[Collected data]
══════════════════════════════

$ cat src/umc_regs.vh
// register map, field positions and timing counts of the mode-change serial port
`ifndef UMC_REGS_VH
`define UMC_REGS_VH

`define UMC_ADDR_W 8
`define UMC_OFF_DATA 8'h00
`define UMC_OFF_FIFOCTL 8'h04
`define UMC_OFF_MODE 8'h08
`define UMC_OFF_DIV 8'h0C
`define UMC_OFF_STATUS 8'h10
`define UMC_OFF_INTSTAT 8'h14
`define UMC_OFF_INTMASK 8'h18
`define UMC_OFF_RESUME 8'h1C

`define UMC_MODE_W 3
`define UMC_MODE_UART 3'h0
`define UMC_MODE_IRDA 3'h1
`define UMC_MODE_OFF 3'h7
`define UMC_MODE_RST 3'h7

`define UMC_FCR_RXCLR 0
`define UMC_FCR_TXCLR 1

`define UMC_DIV_W 16
`define UMC_DIV_RST 16'h0001

`define UMC_INT_W 5
`define UMC_INT_RX 0
`define UMC_INT_TXDONE 1
`define UMC_INT_HALT 2
`define UMC_INT_OVR 3
`define UMC_INT_FRAME 4
`define UMC_INT_RST 5'h00

`define UMC_ST_TXCNT 0
`define UMC_ST_RXCNT 8
`define UMC_ST_HALT 16
`define UMC_ST_SETTLE 17
`define UMC_ST_TXBUSY 18
`define UMC_ST_RXBUSY 19

`define UMC_FIFO_DEPTH 16
`define UMC_FIFO_AW 4
`define UMC_FIFO_CW 5
`define UMC_DATA_W 8

// settle wait after a mode write: 5 interconnect + 5 functional cycles, one clock here
`define UMC_SETTLE_IC 4'h5
`define UMC_SETTLE_FN 4'h5
`define UMC_SUB_LAST 4'hF
`define UMC_SUB_HALF 4'h7
`define UMC_IR_PULSE 4'h3
`define UMC_IR_STRETCH 5'h10
`define UMC_BIT_LAST 3'h7

`endif

$ cat src/umc_fifo.v
// small byte fifo with a synchronous clear of its pointers and occupancy count
`timescale 1ns/1ps
`include "umc_regs.vh"

module umc_fifo (
	input wire pclk, // clock
	input wire presetn, // async reset, active low
	input wire clr, // clear pointers and count
	input wire push, // write one byte
	input wire [`UMC_DATA_W-1:0] wdata, // byte to write
	input wire pop, // drop head byte
	output wire [`UMC_DATA_W-1:0] rdata, // head byte
	output wire [`UMC_FIFO_CW-1:0] count, // bytes held
	output wire full, // no room
	output wire empty // nothing held
);

	reg [`UMC_DATA_W-1:0] mem [0:`UMC_FIFO_DEPTH-1];
	reg [`UMC_FIFO_AW-1:0] wp_q;
	reg [`UMC_FIFO_AW-1:0] rp_q;
	reg [`UMC_FIFO_CW-1:0] cnt_q;
	wire do_push;
	wire do_pop;

	assign full = (cnt_q == `UMC_FIFO_DEPTH);
	assign empty = (cnt_q == {`UMC_FIFO_CW{1'b0}});
	assign do_push = push & ~full;
	assign do_pop = pop & ~empty;
	assign rdata = mem[rp_q];
	assign count = cnt_q;

	// storage array, written only when room remains
	always @(posedge pclk)
	begin
		if (do_push)
			mem[wp_q] <= wdata;
	end

	// pointers and occupancy; a clear empties the fifo outright
	always @(posedge pclk or negedge presetn)
	begin
		if (!presetn)
		begin
			wp_q <= {`UMC_FIFO_AW{1'b0}};
			rp_q <= {`UMC_FIFO_AW{1'b0}};
			cnt_q <= {`UMC_FIFO_CW{1'b0}};
		end
		else if (clr)
		begin
			wp_q <= {`UMC_FIFO_AW{1'b0}};
			rp_q <= {`UMC_FIFO_AW{1'b0}};
			cnt_q <= {`UMC_FIFO_CW{1'b0}};
		end
		else
		begin
			if (do_push)
				wp_q <= wp_q + 1'b1;
			if (do_pop)
				rp_q <= rp_q + 1'b1;
			if (do_push & ~do_pop)
				cnt_q <= cnt_q + 1'b1;
			else if (do_pop & ~do_push)
				cnt_q <= cnt_q - 1'b1;
		end
	end

endmodule

$ cat src/umc_uart.v
// serial port with plain and infrared modes, apb registers and mode-change guard
//
// Our own choices: the register offsets and the APB slave port.
`timescale 1ns/1ps
`include "umc_regs.vh"

module umc_uart (
	input wire pclk, // clock, 100 MHz
	input wire presetn, // async reset, active low
	input wire [`UMC_ADDR_W-1:0] paddr, // apb byte address
	input wire psel, // apb select
	input wire penable, // apb access phase
	input wire pwrite, // apb write
	input wire [31:0] pwdata, // apb write data
	output reg [31:0] prdata, // apb read data
	output reg pready, // apb ready
	output reg pslverr, // apb error, unmapped address
	input wire rxd, // serial or infrared receive pin
	output reg txd, // serial or infrared transmit pin
	output reg irq // level interrupt
);

	localparam TX_IDLE = 2'b00;
	localparam TX_START = 2'b01;
	localparam TX_DATA = 2'b10;
	localparam TX_STOP = 2'b11;
	localparam RX_IDLE = 2'b00;
	localparam RX_START = 2'b01;
	localparam RX_DATA = 2'b10;
	localparam RX_STOP = 2'b11;
	// address compare, used for every register
	function hit;
		input [`UMC_ADDR_W-1:0] a;
		input [`UMC_ADDR_W-1:0] off;
		begin
			hit = (a == off);
		end
	endfunction
	reg [`UMC_MODE_W-1:0] mode_q;
	reg [`UMC_DIV_W-1:0] div_q, div_cnt_q;
	reg [`UMC_INT_W-1:0] is_q, im_q, ev_c, is_d;
	reg [3:0] settle_q, tx_sub_q, rx_sub_q;
	reg rx_s1_q, rx_s2_q, rx_s3_q, rx_flt_q;
	reg [4:0] ir_str_q;
	reg [1:0] tx_st_q, rx_st_q;
	reg [2:0] tx_bit_q, rx_bit_q;
	reg [`UMC_DATA_W-1:0] tx_sh_q, rx_sh_q;
	reg [31:0] rdata_c;
	reg halt_q, txd_d, line_bit;
	wire [`UMC_DATA_W-1:0] txf_data, rxf_data;
	wire [`UMC_FIFO_CW-1:0] txf_cnt, rxf_cnt;
	wire txf_full, txf_empty, rxf_full, rxf_empty;
	wire acc_first = psel & penable & ~pready;
	wire acc_done = psel & penable & pready;
	wire wr = acc_done & pwrite & ~pslverr;
	wire rd = acc_done & ~pwrite & ~pslverr;
	wire mapped = hit(paddr, `UMC_OFF_DATA) | hit(paddr, `UMC_OFF_FIFOCTL) |
		hit(paddr, `UMC_OFF_MODE) | hit(paddr, `UMC_OFF_DIV) |
		hit(paddr, `UMC_OFF_STATUS) | hit(paddr, `UMC_OFF_INTSTAT) |
		hit(paddr, `UMC_OFF_INTMASK) | hit(paddr, `UMC_OFF_RESUME);
	wire mode_acc = acc_done & ~pslverr & hit(paddr, `UMC_OFF_MODE);
	wire mode_wr = mode_acc & pwrite;
	wire mode_ir = (mode_q == `UMC_MODE_IRDA);
	wire mode_on = (mode_q == `UMC_MODE_UART) | mode_ir;
	wire new_ir = mode_wr & (pwdata[`UMC_MODE_W-1:0] == `UMC_MODE_IRDA);
	wire settling = (settle_q != 4'h0);
	wire run = mode_on & ~settling;
	wire halt_set = mode_acc & (mode_ir | new_ir);
	wire abort = (mode_acc & ~mode_ir & ~new_ir) | ~run;
	wire resume_rd = rd & hit(paddr, `UMC_OFF_RESUME);
	wire tick = run & ((div_cnt_q + 1'b1) >= div_q); // divisor 0 acts as 1
	wire rx_line = mode_ir ? (ir_str_q == 5'h00) : rx_flt_q;
	wire txf_push = wr & hit(paddr, `UMC_OFF_DATA);
	wire txf_clr = wr & hit(paddr, `UMC_OFF_FIFOCTL) & pwdata[`UMC_FCR_TXCLR];
	wire rxf_clr = wr & hit(paddr, `UMC_OFF_FIFOCTL) & pwdata[`UMC_FCR_RXCLR];
	wire rxf_pop = rd & hit(paddr, `UMC_OFF_DATA);
	wire tx_go = (tx_st_q == TX_IDLE) & tick & ~halt_q & ~abort & ~txf_empty;
	wire rx_end = (rx_st_q == RX_STOP) & tick & (rx_sub_q == `UMC_SUB_LAST) & ~abort;
	wire rxf_push = rx_end & rx_line & ~rxf_full;

	// transmit fifo, filled by data writes, drained by the transmitter
	umc_fifo u_txf (
		.pclk(pclk), .presetn(presetn), .clr(txf_clr), .push(txf_push),
		.wdata(pwdata[`UMC_DATA_W-1:0]), .pop(tx_go), .rdata(txf_data),
		.count(txf_cnt), .full(txf_full), .empty(txf_empty)
	);
	// receive fifo, filled by the receiver, drained by data reads
	umc_fifo u_rxf (
		.pclk(pclk), .presetn(presetn), .clr(rxf_clr), .push(rxf_push),
		.wdata(rx_sh_q), .pop(rxf_pop), .rdata(rxf_data),
		.count(rxf_cnt), .full(rxf_full), .empty(rxf_empty)
	);

	// read data mux
	always @*
	begin
		rdata_c = 32'h0000_0000;
		if (hit(paddr, `UMC_OFF_DATA))
			rdata_c[`UMC_DATA_W-1:0] = rxf_empty ? 8'h00 : rxf_data;
		else if (hit(paddr, `UMC_OFF_MODE))
			rdata_c[`UMC_MODE_W-1:0] = mode_q;
		else if (hit(paddr, `UMC_OFF_DIV))
			rdata_c[`UMC_DIV_W-1:0] = div_q;
		else if (hit(paddr, `UMC_OFF_STATUS))
		begin
			rdata_c[`UMC_ST_TXCNT+`UMC_FIFO_CW-1:`UMC_ST_TXCNT] = txf_cnt;
			rdata_c[`UMC_ST_RXCNT+`UMC_FIFO_CW-1:`UMC_ST_RXCNT] = rxf_cnt;
			rdata_c[`UMC_ST_HALT] = halt_q;
			rdata_c[`UMC_ST_SETTLE] = settling;
			rdata_c[`UMC_ST_TXBUSY] = (tx_st_q != TX_IDLE);
			rdata_c[`UMC_ST_RXBUSY] = (rx_st_q != RX_IDLE);
		end
		else if (hit(paddr, `UMC_OFF_INTSTAT))
			rdata_c[`UMC_INT_W-1:0] = is_q;
		else if (hit(paddr, `UMC_OFF_INTMASK))
			rdata_c[`UMC_INT_W-1:0] = im_q;
	end

	// apb slave: one wait state so read data and ready come from flops
	always @(posedge pclk or negedge presetn)
	begin
		if (!presetn)
		begin
			pready <= 1'b0;
			pslverr <= 1'b0;
			prdata <= 32'h0000_0000;
		end
		else
		begin
			pready <= acc_first;
			pslverr <= acc_first & ~mapped;
			if (acc_first)
				prdata <= mapped ? rdata_c : 32'h0000_0000;
		end
	end
	// interrupt events; a read clears only the bits it returned, new events win
	always @*
	begin
		ev_c = {`UMC_INT_W{1'b0}};
		ev_c[`UMC_INT_RX] = rxf_push;
		ev_c[`UMC_INT_TXDONE] = (tx_st_q == TX_STOP) & tick & (tx_sub_q == `UMC_SUB_LAST);
		ev_c[`UMC_INT_HALT] = halt_set;
		ev_c[`UMC_INT_OVR] = rx_end & rx_line & rxf_full;
		ev_c[`UMC_INT_FRAME] = rx_end & ~rx_line;
		is_d = is_q;
		if (rd & hit(paddr, `UMC_OFF_INTSTAT))
			is_d = is_q & ~prdata[`UMC_INT_W-1:0];
		is_d = is_d | ev_c;
	end
	// software registers, halt flag and settle counter
	always @(posedge pclk or negedge presetn)
	begin
		if (!presetn)
		begin
			mode_q <= `UMC_MODE_RST;
			div_q <= `UMC_DIV_RST;
			is_q <= `UMC_INT_RST;
			im_q <= `UMC_INT_RST;
			halt_q <= 1'b0;
			settle_q <= 4'h0;
			irq <= 1'b0;
		end
		else
		begin
			is_q <= is_d;
			irq <= |(is_d & im_q);
			if (mode_wr)
				mode_q <= pwdata[`UMC_MODE_W-1:0];
			if (wr & hit(paddr, `UMC_OFF_DIV))
				div_q <= pwdata[`UMC_DIV_W-1:0];
			if (wr & hit(paddr, `UMC_OFF_INTMASK))
				im_q <= pwdata[`UMC_INT_W-1:0];
			// mode access in infrared mode, or a write selecting it, freezes transmit until resume read
			if (halt_set)
				halt_q <= 1'b1;
			else if (resume_rd)
				halt_q <= 1'b0;
			// block holds its line logic idle while a new mode settles
			if (mode_wr)
				settle_q <= `UMC_SETTLE_IC + `UMC_SETTLE_FN;
			else if (settling)
				settle_q <= settle_q - 4'h1;
		end
	end
	// receive pin synchroniser and glitch filter, infrared pulse stretcher
	always @(posedge pclk or negedge presetn)
	begin
		if (!presetn)
		begin
			rx_s1_q <= 1'b1;
			rx_s2_q <= 1'b1;
			rx_s3_q <= 1'b1;
			rx_flt_q <= 1'b1;
			ir_str_q <= 5'h00;
		end
		else
		begin
			rx_s1_q <= rxd;
			rx_s2_q <= rx_s1_q;
			rx_s3_q <= rx_s2_q;
			if (rx_s2_q == rx_s3_q)
				rx_flt_q <= rx_s3_q;
			if (!run)
				ir_str_q <= 5'h00; // no stale pulse from the old mode's idle level
			else if (mode_ir & (rx_s2_q == rx_s3_q) & rx_s3_q)
				ir_str_q <= `UMC_IR_STRETCH;
			else if (tick & (ir_str_q != 5'h00))
				ir_str_q <= ir_str_q - 5'h01;
		end
	end
	// oversample divider, sixteen ticks per bit
	always @(posedge pclk or negedge presetn)
	begin
		if (!presetn)
			div_cnt_q <= {`UMC_DIV_W{1'b0}};
		else if (!run | tick)
			div_cnt_q <= {`UMC_DIV_W{1'b0}};
		else
			div_cnt_q <= div_cnt_q + 1'b1;
	end
	// transmitter frame sequencer
	always @(posedge pclk or negedge presetn)
	begin
		if (!presetn)
		begin
			tx_st_q <= TX_IDLE;
			tx_sub_q <= 4'h0;
			tx_bit_q <= 3'h0;
			tx_sh_q <= 8'h00;
		end
		else if (abort)
		begin
			tx_st_q <= TX_IDLE;
			tx_sub_q <= 4'h0;
		end
		else if (tx_go)
		begin
			tx_st_q <= TX_START;
			tx_sub_q <= 4'h0;
			tx_bit_q <= 3'h0;
			tx_sh_q <= txf_data;
		end
		else if (tick & (tx_st_q != TX_IDLE))
		begin
			tx_sub_q <= tx_sub_q + 4'h1;
			if (tx_sub_q == `UMC_SUB_LAST)
			begin
				case (tx_st_q)
				TX_START: tx_st_q <= TX_DATA;
				TX_DATA:
				begin
					tx_sh_q <= {1'b0, tx_sh_q[`UMC_DATA_W-1:1]};
					tx_bit_q <= tx_bit_q + 3'h1;
					if (tx_bit_q == `UMC_BIT_LAST)
						tx_st_q <= TX_STOP;
				end
				TX_STOP: tx_st_q <= TX_IDLE;
				default: tx_st_q <= TX_IDLE;
				endcase
			end
		end
	end
	// pin level: nrz in plain mode, 3/16 pulse per zero bit in infrared mode
	always @*
	begin
		case (tx_st_q)
		TX_START: line_bit = 1'b0;
		TX_DATA: line_bit = tx_sh_q[0];
		default: line_bit = 1'b1;
		endcase
		if (mode_ir)
			txd_d = ~line_bit & (tx_sub_q < `UMC_IR_PULSE);
		else
			txd_d = line_bit;
	end
	// pin register, so the pin level never glitches
	always @(posedge pclk or negedge presetn)
	begin
		if (!presetn)
			txd <= 1'b1;
		else
			txd <= txd_d;
	end
	// receiver frame sequencer, samples mid-bit
	always @(posedge pclk or negedge presetn)
	begin
		if (!presetn)
		begin
			rx_st_q <= RX_IDLE;
			rx_sub_q <= 4'h0;
			rx_bit_q <= 3'h0;
			rx_sh_q <= 8'h00;
		end
		else if (abort)
		begin
			rx_st_q <= RX_IDLE;
			rx_sub_q <= 4'h0;
		end
		else if (tick)
		begin
			rx_sub_q <= rx_sub_q + 4'h1;
			case (rx_st_q)
			RX_IDLE:
			begin
				rx_sub_q <= 4'h0;
				if (!rx_line)
					rx_st_q <= RX_START;
			end
			RX_START:
				if (rx_sub_q == `UMC_SUB_HALF)
				begin
					rx_sub_q <= 4'h0;
					rx_bit_q <= 3'h0;
					rx_st_q <= rx_line ? RX_IDLE : RX_DATA;
				end
			RX_DATA:
				if (rx_sub_q == `UMC_SUB_LAST)
				begin
					rx_sh_q <= {rx_line, rx_sh_q[`UMC_DATA_W-1:1]};
					rx_bit_q <= rx_bit_q + 3'h1;
					if (rx_bit_q == `UMC_BIT_LAST)
						rx_st_q <= RX_STOP;
				end
			RX_STOP:
				if (rx_sub_q == `UMC_SUB_LAST)
					rx_st_q <= RX_IDLE;
			default: rx_st_q <= RX_IDLE;
			endcase
		end
	end

endmodule
$ cat config.mk
export PLATFORM = sky130hd
export DESIGN_NAME = umc_uart
export DESIGN_NICKNAME = d
export VERILOG_FILES = /design/src/umc_fifo.v /design/src/umc_uart.v
export VERILOG_INCLUDE_DIRS = /design/src
export SDC_FILE = /design/constraint.sdc
export NUM_CORES = 1
export LEC_CHECK = 0
export BUFFER_PORTS_ARGS = -buffer_cell sky130_fd_sc_hd__buf_2
export CAP_MARGIN = 20
export CORE_MARGIN = 2
export CORE_UTILIZATION = 40
export CTS_CLUSTER_DIAMETER = 100
export DETAILED_ROUTE_END_ITERATION = 6
export HOLD_SLACK_MARGIN = 0.03
export PLACE_DENSITY_LB_ADDON = 0.15
export SLEW_MARGIN = 20
export SYNTH_ARGS = -nofsm -noshare
export SYNTH_HDL_FRONTEND = slang
export SYNTH_SLANG_ARGS = --single-unit
$ cat constraint.sdc
create_clock -name pclk -period 9.65 [get_ports pclk]
set_input_delay 0.965 -clock pclk [delete_from_list [all_inputs] [get_ports pclk]]
set_output_delay 0.965 -clock pclk [all_outputs]
set_load 0.02 [all_outputs]
# Word level (Yosys, flattened, before mapping)
# Memories as Yosys holds them, arrays and structs flattened.
# Index checks and enable logic that the tools add are counted.
dict set report word_totals {
  mem_bits_ro 0
  out_inout_bits 36
  n_memories 2
  ramBits 256
  input_bits 46
  reg_bits 155
  latchBits 0
  wordCells 281
}
dict set report op_classes {
  mul 0
  n_div 0
  n_reduce_logical 33
  magnitude_cmp 2
  n_mux 79
  shift 0
  bitwise_logic 87
  addsub 15
  eq_ne 32
}
# name depth width read_ports rd_ports_with_merged_regs write_ports line_no
set memory_table {}
lappend memory_table {u_rxf.mem 16 8 1 0 1 umc_fifo.v:18} ;# reg [`UMC_DATA_W-1:0] mem [0:`UMC_FIFO_DEPTH-1];
lappend memory_table {u_txf.mem 16 8 1 0 1 umc_fifo.v:18}
# operator n
set ops {}
lappend ops {{5-bit 2-to-1 mux} 16}
lappend ops {{4-bit 2-to-1 mux} 18}
lappend ops {{1-bit bitwise AND} 52}
lappend ops {{8-bit 2-to-1 mux} 6}
lappend ops {{8-bit by 5-bit equality test with 1-bit output (second input constant)} 4}
lappend ops {{3-bit 2-to-1 mux} 9}
lappend ops {{2-bit 2-to-1 mux} 13}
lappend ops {{2-bit nonzero test} 13}
lappend ops {{4-bit by 1-bit adder with 4-bit output (second input constant)} 6}
lappend ops {{20-bit 2-to-1 mux} 1}
lappend ops {{1-bit NOT} 20}
lappend ops {{17-bit 2-to-1 mux} 1}
lappend ops {{16-bit by 1-bit adder with 16-bit output (second input constant)} 1}
lappend ops {{8-bit by 4-bit equality test with 1-bit output (second input constant)} 2}
lappend ops {{16-bit >= comparator} 1}
lappend ops {{16-bit 2-to-1 mux} 1}
lappend ops {{5-bit logical NOT} 3}
lappend ops {{5-bit by 1-bit subtractor with 5-bit output (second input constant)} 3}
lappend ops {{12-bit 2-to-1 mux} 1}
lappend ops {{3-bit != test (second input constant)} 4}
lappend ops {{3-bit nonzero test} 4}
lappend ops {{1-bit bitwise OR} 11}
lappend ops {{5-bit by 1-bit adder with 5-bit output (second input constant)} 2}
lappend ops {{5-bit bitwise AND} 2}
lappend ops {{35 further kinds} 54}

# Logic depth before layout (Yosys ltp)
# Gate-level depths: netlist of run 1.
dict set report depth {
  ltp_word 19
  mapped_depth 19
  mapped_depth_nobuf 17
}

# Hierarchy
# Synthesis of run 1 repeated with hierarchy kept, for this count alone.
dict set report hier_totals {
  cells_unflattened 1300
  hier_area_um2 18126.1
}
# mod cells_per_inst n_inst area_each_um2 seq_area_each_um2
set modules_own_cells {}
lappend modules_own_cells {umc_fifo 338 2 5801.8 4169.0}
lappend modules_own_cells {umc_uart 624 1 6522.5 2939.1}

# Worst setup path before layout of run 1
# OpenSTA, ideal clock, no wires.
dict set report synth_timing {
  kind {reg2reg}
  startpoint {reg div_cnt_q[2]}
  endpoint {reg u_txf.cnt_q[4] (netlist: u_txf.count[4])}
  synth_period_minus_slack_ps 4142
  path_slack_ps 5508
  t_arrival_ps 4062
  required_time_ps 9571
  setup_ps 79
  n_path_buf 2
  stages_incl_launch_ff 19
  path_cell_list {dfrtp_1 and4_1 nand4_1 nor4_1 xor2_1 ha_1 nand4_1 a211oi_1 a32oi_1 and2_1 buf_2 clkbuf_1 o21ai_0 fa_1 a21o_1 a21oi_1 nor2_1 mux2i_1 mux2i_1}
}
dict set report synth_via {
  elab_chain_cells 12
  elab_cells_between_ends 14
  classes_between {add/sub (1); order compare (1); mux (2); bitwise (9); reduce/logical (1)}
}
# item line_no
set synth_lines {}
lappend synth_lines {{start, declared} umc_uart.v:40} ;# reg [`UMC_DIV_W-1:0] div_q, div_cnt_q;
lappend synth_lines {{start signal, assigned} umc_uart.v:215} ;# div_cnt_q <= {`UMC_DIV_W{1'b0}};
lappend synth_lines {{start signal, assigned} umc_uart.v:217} ;# div_cnt_q <= {`UMC_DIV_W{1'b0}};
lappend synth_lines {{start signal, assigned} umc_uart.v:219} ;# div_cnt_q <= div_cnt_q + 1'b1;
lappend synth_lines {{16-bit by 1-bit adder with 16-bit output (*)} umc_uart.v:71} ;# wire tick = run & ((div_cnt_q + 1'b1) >= div_q);
lappend synth_lines {{16-bit >= comparator (*)} umc_uart.v:71}
lappend synth_lines {{1-bit bitwise AND (*)} umc_uart.v:71}
lappend synth_lines {{1-bit bitwise AND (*) (4 in series)} umc_uart.v:77} ;# wire tx_go = (tx_st_q == TX_IDLE) & tick & ~halt_q & ~abort & ~txf_empty;
lappend synth_lines {{1-bit bitwise AND (*)} umc_fifo.v:28} ;# assign do_pop = pop & ~empty;
lappend synth_lines {{1-bit NOT} umc_fifo.v:60} ;# if (do_push & ~do_pop)
lappend synth_lines {{1-bit bitwise AND} umc_fifo.v:60}
lappend synth_lines {{5-bit 2-to-1 mux} umc_fifo.v:60}
lappend synth_lines {{5-bit 2-to-1 mux} umc_fifo.v:48} ;# else if (clr)
lappend synth_lines {{end signal, assigned} umc_fifo.v:52} ;# cnt_q <= {`UMC_FIFO_CW{1'b0}};
lappend synth_lines {{end signal, assigned} umc_fifo.v:61} ;# cnt_q <= cnt_q + 1'b1;
lappend synth_lines {{end signal, assigned} umc_fifo.v:63} ;# cnt_q <= cnt_q - 1'b1;
lappend synth_lines {{end, declared} umc_fifo.v:21} ;# reg [`UMC_FIFO_CW-1:0] cnt_q;
# Mark *: on every way between the ends. The rest lies on a longest branch, timed or not.
# A chain may end at the register's enable or synchronous reset.

# Worst setup path in the final report of run 1
# Same ends and word-level chain as after synthesis.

══════════════════════════════

» **PROBLEM**:
Supply the number of lines above that contain the word "filled", and nothing else.

» **EXERCISE RESULT**:
2